▸ **RECORDS SHOWN**
===

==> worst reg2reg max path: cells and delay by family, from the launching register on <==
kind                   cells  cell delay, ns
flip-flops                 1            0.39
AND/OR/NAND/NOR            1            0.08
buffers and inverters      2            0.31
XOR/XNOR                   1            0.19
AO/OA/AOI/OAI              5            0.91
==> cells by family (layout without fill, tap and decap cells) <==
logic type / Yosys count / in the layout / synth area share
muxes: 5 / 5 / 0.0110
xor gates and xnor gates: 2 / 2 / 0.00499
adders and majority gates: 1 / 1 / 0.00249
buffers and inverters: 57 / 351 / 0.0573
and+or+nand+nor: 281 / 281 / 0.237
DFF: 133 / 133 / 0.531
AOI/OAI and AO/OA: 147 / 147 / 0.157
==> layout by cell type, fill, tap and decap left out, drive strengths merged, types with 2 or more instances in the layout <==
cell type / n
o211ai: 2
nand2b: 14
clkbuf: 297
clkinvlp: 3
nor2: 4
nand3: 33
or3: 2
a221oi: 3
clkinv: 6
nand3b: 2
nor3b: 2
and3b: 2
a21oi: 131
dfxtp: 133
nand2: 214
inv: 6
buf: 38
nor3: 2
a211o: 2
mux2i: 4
`src/rtl/dac_spi_tx.sv`:
```
// Serial transmitter for a 12-bit SPI DAC: one 16-bit frame {00, PD, data} per accepted sample,
// MSB first, with data changing on rising SCLK so the DAC can sample on falling SCLK.
module dac_spi_tx #(
   parameter int         CLK_DIV    = 3,
   parameter logic [1:0] PD_MODE    = 2'b00,
   parameter int         GAP_CYCLES = 2
) (
   input  logic        clk,
   input  logic        rst,
   input  logic        ena,
   input  logic [11:0] sample_data,
   input  logic        sample_valid,
   output logic        sample_ready,
   output logic        dac_sync_n,
   output logic        dac_sclk,
   output logic        dac_din,
   output logic        frame_done
);
   localparam int HW = $clog2(CLK_DIV + 1);
   localparam int GW = $clog2(GAP_CYCLES + 1);
   localparam logic [HW-1:0] HALF_LAST = HW'(CLK_DIV - 1);
   localparam logic [GW-1:0] GAP_LAST  = GW'(GAP_CYCLES - 1);

   typedef enum logic [1:0] {
      S_IDLE  = 2'd0,
      S_SHIFT = 2'd1,
      S_GAP   = 2'd2
   } state_t;

   state_t        state_reg, state_next;
   logic [15:0]   frame_reg, frame_next;
   logic [HW-1:0] half_cnt_reg, half_cnt_next;
   logic [4:0]    bit_cnt_reg, bit_cnt_next;
   logic [GW-1:0] gap_cnt_reg, gap_cnt_next;
   logic          ready_reg, ready_next;
   logic          sync_n_reg, sync_n_next;
   logic          sclk_reg, sclk_next;
   logic          din_reg, din_next;
   logic          done_reg, done_next;

   always_ff @(posedge clk or negedge rst) begin
      if (!rst) begin
         state_reg    <= S_IDLE;
         frame_reg    <= '0;
         half_cnt_reg <= '0;
         bit_cnt_reg  <= '0;
         gap_cnt_reg  <= '0;
         ready_reg    <= 1'b0;
         sync_n_reg   <= 1'b1;
         sclk_reg     <= 1'b1;
         din_reg      <= 1'b0;
         done_reg     <= 1'b0;
      end else begin
         state_reg    <= state_next;
         frame_reg    <= frame_next;
         half_cnt_reg <= half_cnt_next;
         bit_cnt_reg  <= bit_cnt_next;
         gap_cnt_reg  <= gap_cnt_next;
         ready_reg    <= ready_next;
         sync_n_reg   <= sync_n_next;
         sclk_reg     <= sclk_next;
         din_reg      <= din_next;
         done_reg     <= done_next;
      end
   end

   always_comb begin
      state_next    = state_reg;
      frame_next    = frame_reg;
      half_cnt_next = half_cnt_reg;
      bit_cnt_next  = bit_cnt_reg;
      gap_cnt_next  = gap_cnt_reg;
      ready_next    = ready_reg;
      sync_n_next   = sync_n_reg;
      sclk_next     = sclk_reg;
      din_next      = din_reg;
      done_next     = 1'b0;
      case (state_reg)
         S_IDLE: begin
            ready_next = ena;
            if (sample_valid && ready_reg) begin
               frame_next    = {2'b00, PD_MODE, sample_data};
               ready_next    = 1'b0;
               sync_n_next   = 1'b0;
               sclk_next     = 1'b1;
               din_next      = 1'b0;
               half_cnt_next = '0;
               bit_cnt_next  = '0;
               state_next    = S_SHIFT;
            end
         end
         S_SHIFT: begin
            if (half_cnt_reg == HALF_LAST) begin
               half_cnt_next = '0;
               if (sclk_reg) begin
                  sclk_next    = 1'b0;
                  bit_cnt_next = bit_cnt_reg + 5'd1;
               end else if (bit_cnt_reg == 5'd16) begin
                  // 16th rising toggle closes the frame
                  sync_n_next  = 1'b1;
                  sclk_next    = 1'b1;
                  din_next     = 1'b0;
                  done_next    = 1'b1;
                  gap_cnt_next = '0;
                  state_next   = S_GAP;
               end else begin
                  sclk_next  = 1'b1;
                  frame_next = {frame_reg[14:0], 1'b0};
                  din_next   = frame_reg[14];
               end
            end else begin
               half_cnt_next = half_cnt_reg + HW'(1);
            end
         end
         S_GAP: begin
            if (gap_cnt_reg == GAP_LAST) begin
               gap_cnt_next = '0;
               ready_next   = ena;
               state_next   = S_IDLE;
            end else begin
               gap_cnt_next = gap_cnt_reg + GW'(1);
            end
         end
         default: begin
            state_next  = S_IDLE;
            ready_next  = 1'b0;
            sync_n_next = 1'b1;
            sclk_next   = 1'b1;
            din_next    = 1'b0;
         end
      endcase
   end

   assign sample_ready = ready_reg;
   assign dac_sync_n   = sync_n_reg;
   assign dac_sclk     = sclk_reg;
   assign dac_din      = din_reg;
   assign frame_done   = done_reg;
endmodule
```
[src/rtl/incr16.sv]
// -----------------------------------------------------------------------------
// incr16
// Combinational half-width incrementer used to fold the low-half carry into
// the upper-half partial sum.
//   a    in  : half-width value
//   cin  in  : increment enable (adds 1 when set)
//   sum  out : a + cin, modulo 2^CIA_HALF
//   cout out : carry out, only possible when a is all ones
// -----------------------------------------------------------------------------
module incr16
    import cia_pkg::*;
(
    input  half_t a,
    input  logic  cin,
    output half_t sum,
    output logic  cout
);

    assign sum  = a + half_t'(cin);
    assign cout = (&a) & cin;

endmodule : incr16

===

▸ **TASK TO CARRY OUT**
Where in the records does the string "fill" appear? Copy every line that has it.

▸ **THE COMPLETED TASK**
==> cells by family (layout without fill, tap and decap cells) <==
==> layout by cell type, fill, tap and decap left out, drive strengths merged, types with 2 or more instances in the layout <==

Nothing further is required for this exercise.